専門ではない分野の診療をするのも日常茶飯事なら、睡眠を三日取れないことも日常茶飯事だ。
そんな栗原に、母校の医局から誘いの声がかかる。大学に戻れば、休みも増え愛する妻と過ごす時間が増える。最先端の医療を学ぶこともできる。
だが、大学病院や大病院に「手遅れ」と見放された患者たちと、精一杯向き合う医者がいてもいいのではないか。
悩む一止の背中を押してくれたのは、高齢の癌患者・安曇さんからの思いがけない贈り物だった。第十回小学館文庫小説賞受賞作。
◆内容(「BOOK」データベースより)◆
神の手を持つ医者はいなくても、この病院では奇蹟が起きる。夏目漱石を敬愛し、ハルさんを愛する青年は、信州にある「24時間、365日対応」の病院で、今日も勤務中。読んだ人すべての心を温かくする、新たなベストセラー。第十回小学館文庫小説賞受賞。
◆著者略歴◆
1978年大阪府生まれ。信州大学医学部卒。長野県の病院にて地域医療に従事。『神様のカルテ』で第十回小学館文庫小説賞を受賞し、デビュー
【読んだ理由】
今、旬の本。
【印象に残った一行】
現代の驚異的な技術を用いてすべての医療を行えば、止まりかけた心臓も一時的には動くであろう、呼吸が止まっていても酸素を投与できるであろう。しかしそれでどうするのか?心臓マッサージで肋骨は全部折れ、人口呼吸の機械で無理やり酸素を送り込み、数々のチューブにつないで、回復する見込みのない人に、大量の薬剤を投与する。
これらの行為の結果、心臓が動いている期間が数日のびることはあるかもしれない。
だがそれが本当に"生きる”ということなのか?
迷うた時にこそ立ち止まり、足下に槌をふるえばよい。さすれば、自然そこから大切なものどもが顔を出す。

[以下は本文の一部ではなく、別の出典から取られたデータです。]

## config.mk

```make
export PLATFORM = sky130hd
export DESIGN_NAME = mac_seq_ctrl
export DESIGN_NICKNAME = d
export VERILOG_FILES = /design/src/rtl/mac_seq_ctrl.sv
export SDC_FILE = /design/constraint.sdc
export NUM_CORES = 1
export LEC_CHECK = 0
export CORE_ASPECT_RATIO = 0.8
export CORE_MARGIN = 2
export CORE_UTILIZATION = 55
export CTS_CLUSTER_DIAMETER = 50
export DETAILED_ROUTE_END_ITERATION = 8
export DONT_BUFFER_PORTS = 1
export PLACE_DENSITY = 0.72
export REMOVE_ABC_BUFFERS = 1
export SLEW_MARGIN = 25
export SYNTH_ARGS = -nofsm -noshare
export SYNTH_HDL_FRONTEND = slang
export SYNTH_SLANG_ARGS = --single-unit
```

## constraint.sdc

```tcl
create_clock -name clk -period 4.3 [get_ports clk]
set_input_delay 0.43 -clock clk [delete_from_list [all_inputs] [get_ports clk]]
set_output_delay 0.43 -clock clk [all_outputs]
set_load 0.02 [all_outputs]
```

## src/rtl/mac_seq_ctrl.sv

```systemverilog
// Job sequencer for the SD4 MAC pipeline: issues 3x3 windows into a fixed-latency
// MAC, tracks in-flight windows and buffers results in a credit-protected FIFO.
module mac_seq_ctrl #(
  parameter int LAT       = 5,
  parameter int OUT_DEPTH = 8,
  parameter int CNT_W     = 16
) (
  input  logic             clk,
  input  logic             rst,
  input  logic             cfg_start,
  input  logic [CNT_W-1:0] cfg_num_win,
  input  logic [4:0]       cfg_exp_bias,
  output logic             busy,
  output logic             done,
  input  logic             win_valid,
  output logic             win_ready,
  input  logic [71:0]      win_image,
  input  logic [35:0]      win_weight,
  output logic [71:0]      mac_image,
  output logic [35:0]      mac_weight,
  output logic [4:0]       mac_exp_bias,
  input  logic [15:0]      mac_out,
  output logic             res_valid,
  input  logic             res_ready,
  output logic [15:0]      res_data,
  output logic             res_last,
  output logic [1:0]       o_dbg_state
);

  localparam int PTW = (OUT_DEPTH > 1) ? $clog2(OUT_DEPTH) : 1;
  localparam int CTW = $clog2(OUT_DEPTH + 1);
  localparam int OCW = $clog2(OUT_DEPTH + LAT + 1);

  typedef enum logic [1:0] {
    S_IDLE  = 2'd0,
    S_RUN   = 2'd1,
    S_DRAIN = 2'd2
  } state_t;

  // Handshakes: a window transfers when win_valid & win_ready (fire), a result
  // leaves when res_valid & res_ready (pop); both sampled on the rising edge.
  state_t           r_state;
  state_t           w_state_nxt;
  logic             r_done;
  logic             w_done_nxt;
  logic             w_accept;
  logic [CNT_W-1:0] r_num;
  logic [4:0]       r_bias;
  logic [CNT_W-1:0] r_issued;
  logic [CNT_W-1:0] r_popped;
  logic [LAT-1:0]   r_vld_sr;
  logic [15:0]      r_mem [OUT_DEPTH];
  logic [PTW-1:0]   r_wr_ptr;
  logic [PTW-1:0]   r_rd_ptr;
  logic [CTW-1:0]   r_count;

  logic             w_can_issue;
  logic             w_fire;
  logic             w_push;
  logic             w_pop;
  logic             w_res_valid;
  logic [OCW-1:0]   w_inflight;
  logic [OCW-1:0]   w_outstanding;
  logic [CNT_W-1:0] w_issued_inc;
  logic [CNT_W-1:0] w_num_m1;

  always_comb begin
    w_inflight = '0;
    for (int i = 0; i < LAT; i++) begin
      w_inflight = w_inflight + OCW'(r_vld_sr[i]);
    end
  end

  // Credit covers both queued and in-flight results, so a push can never overflow.
  assign w_outstanding = OCW'(r_count) + w_inflight;
  assign w_can_issue   = (r_state == S_RUN) && (r_issued < r_num) &&
                         (w_outstanding < OCW'(OUT_DEPTH));
  assign w_fire        = win_valid & w_can_issue;
  assign w_push        = r_vld_sr[LAT-1];
  assign w_res_valid   = (r_count != '0);
  assign w_pop         = w_res_valid & res_ready;
  assign w_issued_inc  = r_issued + CNT_W'(1);
  assign w_num_m1      = r_num - CNT_W'(1);

  always_comb begin
    w_state_nxt = r_state;
    w_done_nxt  = 1'b0;
    w_accept    = 1'b0;
    case (r_state)
      S_IDLE: begin
        if (cfg_start) begin
          w_accept = 1'b1;
          if (cfg_num_win != '0) begin
            w_state_nxt = S_RUN;
          end else begin
            w_done_nxt = 1'b1;
          end
        end
      end
      S_RUN: begin
        if (w_fire && (w_issued_inc == r_num)) begin
          w_state_nxt = S_DRAIN;
        end
      end
      S_DRAIN: begin
        if (w_pop && (r_popped == w_num_m1)) begin
          w_state_nxt = S_IDLE;
          w_done_nxt  = 1'b1;
        end
      end
      default: w_state_nxt = S_IDLE;
    endcase
  end

  always_ff @(posedge clk or negedge rst) begin
    if (!rst) begin
      r_state  <= S_IDLE;
      r_done   <= 1'b0;
      r_num    <= '0;
      r_bias   <= '0;
      r_issued <= '0;
      r_popped <= '0;
      r_vld_sr <= '0;
    end else begin
      r_state  <= w_state_nxt;
      r_done   <= w_done_nxt;
      r_vld_sr <= {r_vld_sr[LAT-2:0], w_fire};
      if (w_accept) begin
        r_num    <= cfg_num_win;
        r_bias   <= cfg_exp_bias;
        r_issued <= '0;
        r_popped <= '0;
      end else begin
        if (w_fire) begin
          r_issued <= w_issued_inc;
        end
        if (w_pop && (r_state != S_IDLE)) begin
          r_popped <= r_popped + CNT_W'(1);
        end
      end
    end
  end

  always_ff @(posedge clk or negedge rst) begin
    if (!rst) begin
      r_wr_ptr <= '0;
      r_rd_ptr <= '0;
      r_count  <= '0;
    end else begin
      if (w_push) begin
        r_wr_ptr <= (r_wr_ptr == PTW'(OUT_DEPTH - 1)) ? '0 : r_wr_ptr + PTW'(1);
      end
      if (w_pop) begin
        r_rd_ptr <= (r_rd_ptr == PTW'(OUT_DEPTH - 1)) ? '0 : r_rd_ptr + PTW'(1);
      end
      case ({w_push, w_pop})
        2'b10:   r_count <= r_count + CTW'(1);
        2'b01:   r_count <= r_count - CTW'(1);
        default: r_count <= r_count;
      endcase
    end
  end

  // Storage needs no reset: the head is masked to zero while the FIFO is empty.
  always_ff @(posedge clk) begin
    if (w_push) begin
      r_mem[r_wr_ptr] <= mac_out;
    end
  end

  assign busy         = (r_state != S_IDLE) | r_done;
  assign done         = r_done;
  assign win_ready    = w_can_issue;
  assign mac_image    = w_fire ? win_image : '0;
  assign mac_weight   = w_fire ? win_weight : '0;
  assign mac_exp_bias = r_bias;
  assign res_valid    = w_res_valid;
  assign res_data     = w_res_valid ? r_mem[r_rd_ptr] : '0;
  assign res_last     = w_res_valid && (r_state != S_IDLE) && (r_popped == w_num_m1);
  assign o_dbg_state  = r_state;

endmodule

```

==> impl_metrics.py, run 1 <==
metrics = {
    "logic_synthesis": {
        "synth_edf_count": 128,
        "yosysUniqueCellTypes": 68,
        "ys_warn_count": 0,
        "synth_mux_area_share_pct": 10.8,
        "synth_ff_type": "edfxtp_1",
        "synth_async_sr_flop_share_pct": 35.7,
        "syn_avg_cell_area_sq_um": 12.1,
        "synth_top_family_by_area": "simple AND/OR/NAND/NOR gates",
        "synth_fa_ha_area_share_pct": 4.10,
        "synth-simple-area-share_pct": 18.4,
        "syn_inst": 876,
        "synth-compound-area-share_pct": 5.68,
        "ys_seq_area_share_pct": 53.2,
        "synth_xor_area_share_pct": 4.39,
        "syn_area_sq_mm": 0.0106,
        "synth_seq_cells": 199,
    },
    "placement": {
        "port_buffers": 0,
        "pre_cts_ws_ps": 440,
        "dpl.hpwl_mm": 18.7,
        "gp_congestion": 0.864,
        "placed_cells": 1094,
    },
    "floorplanning": {
        "io_pins": 286,
        "design.core.area_sq_mm": 0.0189,
        "start_util_pct": 55.9,
        "rows": 45,
        "die_w_um": 159,
        "floorplan.die_area_sq_mm": 0.0204,
        "die_h_um": 128,
    },
    "sta": {
        "hold_viol_final": 0,
        "finClkSkew_ps": 13.1,
        "fmax_ghz": 0.239,
        "grt_setup_unrepaired": "yes",
        "slew_headroom_pct": 34.5,
        "period_minus_slack_ps": 4180,
        "setup_slack_ps": 118,
        "setup_violations": 0,
        "holdWs_ps": 77.3,
        "worst_slew_pin_slew_ps": 975,
        "maxSlewViolCount": 0,
        "min_period_over_period_pct": 97.2,
    },
    "clocking": {
        "clock_latency_ps": 440,
        "cts_tree": "done",
        "clk_pin_slew_ps": 80,
        "clk_path_buf_depth": 2,
        "numClockSinks": 199,
        "htreeDepth": 4,
        "clockRootBuffer": "clkbuf_16",
        "cts_buffers": 17,
    },
    "drt": {
        "via_count": 6954,
        "routed_wl_mm": 26.5,
        "drtIter0Drc": 580,
        "drt_pass1_iterations": 5,
        "drc": 0,
        "via_per_inst": 6.07,
        "antenna_left": 0,
        "wl_per_cell_um": 23.1,
    },
    "min_path": {
        "hp-class": "input port to register",
        "whs_endpoint": "r_mem[5][2]",
        "min-delay-start": "mac_out[2]",
        "worstHoldPathCells": 0,
    },
    "worst_setup_path": {
        "r2r-start": "r_vld_sr[3]",
        "path_class": "register to output port",
        "r2r_end": "r_issued[10]",
        "cp_max_fo": 47,
        "slowest_stage": "or4b_4",
        "cp.depth": 10,
        "worstPathCellList": "fa_1 > fa_2 > ha_4 > a31o_1 > a21oi_2 > xnor2_1 > or4b_4 > nor2_8 > bufbuf_16 > and2_2",
        "startpoint_type": "register",
        "r2r_setup_slack_ps": 660,
        "end_kind": "output port",
        "critical_path.max_stage_delay_ps": 570,
        "crit_family": "adder cells",
        "worstPathArrival_ps": 3750,
        "rr_worst_depth": 12,
        "cp_data_required_time_ps": 3870,
        "worst-path-buf-inv": 1,
    },
    "grt": {
        "antenna_found_initial": 16,
        "grt_pass1_vias": 6727,
        "grt_max_degree": 72,
        "grtUsageTotal_pct": 25.0,
        "grt_pass1_wl_mm": 38.6,
        "overflow": 0,
    },
    "power_and_ir_drop": {
        "p_per_area_mw_per_mm2": 689,
        "vdd_drop_max_mv": 0.345,
        "power.leakage_nw": 4.44,
    },
    "finish": {
        "nets": 1047,
        "final-seq-area_sq_mm": 0.00562,
        "finalNonFillerCells": 1146,
        "syn_to_final_growth_pct": 11.4,
        "drive_gt1_share_pct": 22.4,
        "multiInputGateArea_sq_mm": 0.00477,
        "utilization_pct": 62.2,
        "fillers": 1457,
    },
    "status": {
        "status": "complete, no violations",
    },
    "flow_run": {
        "max_cap_viol_count": 0,
    },
}
-- worst max path at each step --
stage                start             end
2_1_floorplan  r_vld_sr[0]    mac_image[0]
3_3_place_gp   r_vld_sr[0]   mac_weight[8]
3_5_place_dp   r_vld_sr[0]   mac_weight[8]
4_1_cts        r_vld_sr[0]   mac_image[32]
5_1_grt        r_vld_sr[3]  mac_weight[18]
6_report       r_vld_sr[3]  mac_weight[18]
-- worst register-to-register path, cell delays in order (launching register included) --
cell and delay [ps]:
dfrtp_1 410, fa_1 530, fa_2 420, ha_4 220, a31o_1 180, a21oi_2 130
xnor2_1 90, or4b_4 570, nor2_8 170, buf_12 160, buf_4 120, mux2_2 330
a22o_1 220
-- metrics by stage --
step / power, mW / cell area [sq um] / TNS [ps]
2_1_floorplan: 5.40 / 10300 / 0
5_1_grt: 8.55 / 11800 / -55.0
6_report: 8.11 / 11800 / 0
3_3_place_gp: 6.04 / 10800 / 0
4_1_cts: 7.93 / 11500 / 0
3_5_place_dp: 6.18 / 10800 / 0
-- Yosys cell counts, drive strengths merged, types with 2 or more instances --
cell type / n / area [sq um]
xor2: 28 / 245
mux2i: 30 / 300
nand2: 72 / 270
nand4: 23 / 144
a2111oi: 2 / 17.5
and3: 5 / 31.3
fa: 3 / 60.1
inv: 24 / 90.1
clkbuf: 32 / 134
o21bai: 2 / 15.0
nand3: 16 / 85.1
buf: 20 / 135
mux4: 32 / 721
o2bb2ai: 2 / 17.5
nor2: 65 / 260
o211ai: 3 / 22.5
nor3b: 2 / 15.0
edfxtp: 128 / 3840
xnor2: 25 / 219
o21ai: 36 / 180
nand2b: 6 / 37.5
ha: 29 / 363
nor4: 13 / 115
dfrtp: 71 / 1780
nor3: 18 / 113
a21oi: 12 / 63.8
or3: 6 / 37.5
mux2: 11 / 124
nand3b: 5 / 50.1
a21o: 4 / 30.0
a211oi: 6 / 45.0
nor2b: 4 / 25.0
or4: 3 / 26.3
a22o: 10 / 87.6
and2: 109 / 682
-- layer usage --
metal  routed length [um]  up-vias  GRT usage (%)
met5                   73        -              0
met4                  329       12           5.40
met3                 2150       31           8.48
met2                12700      261           39.7
met1                11300     3474           33.8
li1                     -     3176              -
-- kinds of logic (layout without fill, tap and decap cells) --
| logic type | after synthesis | count (layout) |
|---|---|---|
| and+or+nand+nor | 352 | 352 |
| other | 0 | 10 |
| buffers and inverters | 76 | 78 |
| muxes | 73 | 73 |
| adders and majority gates | 33 | 33 |
| DFF | 199 | 199 |
| AOI/OAI and AO/OA | 90 | 90 |
| xor gates and xnor gates | 53 | 53 |
-- area by class of cell --
class	instances	area share (%)
multi-input combinational	601	40.5
clock buffer	17	3.61
inverter	24	0.765
antenna	10	0.213
tap	258	2.74
sequential	199	47.8
timing repair buffer	22	2.67
clock inverter	15	1.70
-- cell usage in the layout, fill, tap and decap left out, types with 4 or more instances in the layout --
| master | count |
|---|---|
| and2_1 | 37 |
| mux2i_1 | 30 |
| xnor2_1 | 25 |
| nand4_1 | 23 |
| buf_4 | 12 |
| ha_1 | 28 |
| and3_1 | 5 |
| inv_8 | 4 |
| nor3_4 | 4 |
| clkbuf_16 | 20 |
| a211oi_1 | 6 |
| nand3b_1 | 4 |
| mux2_2 | 11 |
| a22o_1 | 10 |
| clkinv_4 | 4 |
| a21o_1 | 4 |
| nor3_1 | 14 |
| xor2_1 | 28 |
| nor4_2 | 4 |
| clkinv_8 | 5 |
| nor4_1 | 8 |
| inv_1 | 24 |
| dfrtp_1 | 68 |
| diode_2 | 10 |
| a21oi_1 | 11 |
| mux4_2 | 32 |
| nand2_1 | 72 |
| nand3_1 | 15 |
| nor2b_1 | 4 |
| edfxtp_1 | 128 |
| nand2b_1 | 6 |
| o21ai_0 | 33 |
| or3_1 | 6 |
| nor2_1 | 58 |
| and2_2 | 71 |
| nor2_4 | 6 |
-- report_power, final --
group / switching [mW] / internal [mW]
clock network: 0.796 / 0.844
logic: 2.04 / 1.47
registers: 0.595 / 2.36
total: 3.43 / 4.68
-- flip-flops by register name, indices dropped and copies added (netlist names) --
register      cells
r_num            16
o_dbg_state       2
r_popped         16
r_issued         16
r_mem           128
r_wr_ptr          3
mac_exp_bias      5
r_rd_ptr          3
done              1
r_count           4
r_vld_sr          5
-- repair_timing --
action | 4_1_cts | 5_1_grt
pin swaps | 1 | 6
gates cloned | 1 | 3
endpoints found under the setup margin | 96 | 96
resized for setup | 1 | 74
hold buffers | 2 | 0
buffers inserted | 3 | 1
hold endpoints to repair | 71 | 0
(Power assumes the default switching activity.)
==> inputs of run 2 (changes only) <==
ABC_AREA = 1   (was default)
==> impl_metrics.py, run 2 <==
metrics = {
    "placement": {
        "dpl.hpwl_mm": 25.4,
        "port_buffers": 0,
        "pre_cts_ws_ps": 655,
        "gp_congestion": 0.985,
    },
    "logic_synthesis": {
        "syn_area_sq_mm": 0.0109,
        "synth_top_family_by_area": "simple AND/OR/NAND/NOR gates",
        "synth_mux_area_share_pct": 0,
        "synth_commonest_cells": "280 x nor2_1, 217 x nand2_1, 215 x inv_1, 128 x edfxtp_1, 124 x o21ai_0",
        "synth_ff_type": "edfxtp_1",
        "syn_inst": 1322,
        "synth_top_area_share_pct": 35.2,
        "yosysUniqueCellTypes": 38,
        "synth_xor_area_share_pct": 2.33,
        "synth-simple-area-share_pct": 23.0,
        "synth_async_sr_flop_share_pct": 35.7,
        "syn_avg_cell_area_sq_um": 8.26,
        "synth-compound-area-share_pct": 9.32,
        "synth_fa_ha_area_share_pct": 3.87,
        "synth_most_common_cell": "nor2_1",
        "synth_seq_cells": 199,
        "ys_seq_area_share_pct": 51.5,
        "synth_edf_count": 128,
        "yosysTopAreaCell": "edfxtp_1",
        "ys_top_cells_by_area": "edfxtp_1 35%, dfrtp_1 16%, nor2_1 9.6%",
        "ys_warn_count": 0,
    },
    "sta": {
        "setup_violations": 0,
        "finClkSkew_ps": 21.6,
        "finalSetupTns_ps": 0,
        "worst_slew_pin_slew_ps": 899,
        "period_minus_slack_ps": 4040,
        "min_period_over_period_pct": 93.9,
        "grt_setup_unrepaired": "no",
        "slew_headroom_pct": 39.9,
        "maxSlewViolCount": 0,
        "setup_slack_ps": 264,
        "hold_viol_final": 0,
        "fmax_ghz": 0.248,
    },
    "grt": {
        "overflow": 0,
        "grt_pass1_wl_mm": 49.1,
        "grtUsageTotal_pct": 32.2,
        "grt_pass1_vias": 7930,
        "grt_max_degree": 121,
        "antenna_found_initial": 16,
    },
    "drt": {
        "via_per_inst": 5.78,
        "routed_wl_mm": 34.3,
        "via_count": 9259,
        "drt_pass1_iterations": 6,
        "drc": 0,
        "antenna_left": 0,
        "drtIter0Drc": 1117,
        "wl_per_cell_um": 21.4,
    },
    "worst_setup_path": {
        "rr_worst_depth": 16,
        "critPathMostFrequentCell": "nand2_1",
        "cp.depth": 12,
        "path_class": "register to output port",
        "worst-path-buf-inv": 1,
        "r2r_setup_slack_ps": 850,
        "worstPathArrival_ps": 3610,
        "cp_data_required_time_ps": 3870,
        "crit_family": "simple AND/OR/NAND/NOR gates",
        "startpoint_type": "register",
        "end_kind": "output port",
        "worstPathCellList": "fa_1 > fa_1 > ha_1 > nand4_1 > nand2_1 > nand2_1 > nand2_1 > nor2_1 > nand2_1 > nor2_4 > inv_6 > nor2_1",
        "cp_max_fo": 120,
        "slowest_stage": "fa_1",
        "critical_path.max_stage_delay_ps": 500,
    },
    "finish": {
        "regMostFlops": "r_mem",
        "nets": 1496,
        "drive_gt1_share_pct": 4.82,
        "syn_to_final_growth_pct": 8.02,
        "final_common_cell": "nor2_1",
        "final_cell_mix": "280 x nor2_1, 217 x nand2_1, 214 x inv_1",
        "largest_reg_flops": 128,
    },
    "floorplanning": {
        "die_h_um": 130,
        "design.core.area_sq_mm": 0.0196,
        "rows": 46,
        "io_pins": 286,
        "floorplan.die_area_sq_mm": 0.0210,
        "start_util_pct": 55.6,
        "die_w_um": 162,
    },
    "min_path": {
        "worstHoldPathCells": 0,
        "hp-class": "input port to register",
    },
    "power_and_ir_drop": {
        "vdd_drop_max_mv": 0.443,
        "p_per_area_mw_per_mm2": 728,
        "power.leakage_nw": 5.28,
    },
    "clocking": {
        "clock_latency_ps": 440,
        "cts_setup_buffers": 0,
        "cts_tree": "done",
        "clk_pin_slew_ps": 80,
        "numClockSinks": 199,
        "htreeDepth": 4,
        "clockRootBuffer": "clkbuf_16",
        "clk_path_buf_depth": 2,
        "cts_buffers": 17,
    },
    "flow_run": {
        "max_cap_viol_count": 0,
    },
    "status": {
        "status": "complete, no violations",
    },
}
==> run 2: repair_timing <==
| action | 4_1_cts | 5_1_grt |
|---|---|---|
| resized for setup | 0 | 0 |
| hold endpoints to repair | 71 | 0 |
| hold buffers | 2 | 0 |
==> run 2: worst paths after layout <==
kind	start	endpoint
min	mac_out[10]	r_mem[0][10]
max reg2reg	r_vld_sr[0]	r_issued[1]
min reg2reg	r_vld_sr[3]	r_vld_sr[4]
max in group asynchronous	rst	r_rd_ptr[0]
min in group asynchronous	rst	r_num[0]
max	r_vld_sr[0]	mac_image[40]
==> run 2: through the flow <==
stage                     cells  util, %  power (mW)  hold WS, ps  cell area, sq um
final                      1603     60.1        8.59         83.1             11800
after global routing       1600     60.0        9.19         67.6             11800
after CTS                  1591     59.9        8.56         74.5             11800
after detailed placement   1557     56.7        6.92          136             11100
after global placement     1557     56.7        6.82          136             11100
after floorplan            1276        -        5.89          134             10600
==> run 2: cell type report <==
type	instances	area (sq um)
antenna	12	30.0
tap	264	330
inverter	218	823
clock inverter	15	175
clock buffer	17	425
timing repair buffer	19	178
sequential	199	5620
fill	1713	7830
multi-input combinational	859	4210
==> run 2: logic make-up after synthesis <==
| family | after synthesis |
|---|---|
| buffers and inverters | 264 |
| adder cells (fa/ha/maj) | 32 |
| AO/OA/AOI/OAI | 186 |
| AND/OR/NAND/NOR | 612 |
| XOR/XNOR | 29 |
| flip-flops | 199 |
==> run 2: metal layers <==
layer  wire length [um]  up-vias  GRT usage (%)
met5                 66        -              0
met4                939       10           13.2
met3               3850       63           9.89
met2              15500      559           47.6
met1              13900     4344           44.6
li1                   -     4283              -
==> run 2: report_power, final <==
group | internal, mW | switching, mW | leakage (nW)
logic | 1.09 | 3.06 | 2.92
clock network | 0.835 | 0.776 | 0.289
registers | 2.40 | 0.427 | 2.07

そんなわかりきったことを人が忘れてしまったのは、いつのころからであろうか。
足もとの宝に気付きもせず遠く遠くを眺めやり、前へ前へと進むことだけが正しいことだと吹聴されるような世の中に、いつのまになったのであろう。
そうではあるまい。
惑い苦悩した時にこそ、立ち止まらねばならぬ。
川を塞き止め山を切り崩して猛進するだけが人生ではない。そこかしこに埋もれたる大切なものどもを、丁寧に丁寧に掘り起こしてゆくその積み重ねもまた人生なのだ。
【コメント】
2010年本屋大賞第二位作品にふさわしくすばらしい読後が爽やか。また、読後に書名の由来が理解できた、一読をお薦めする。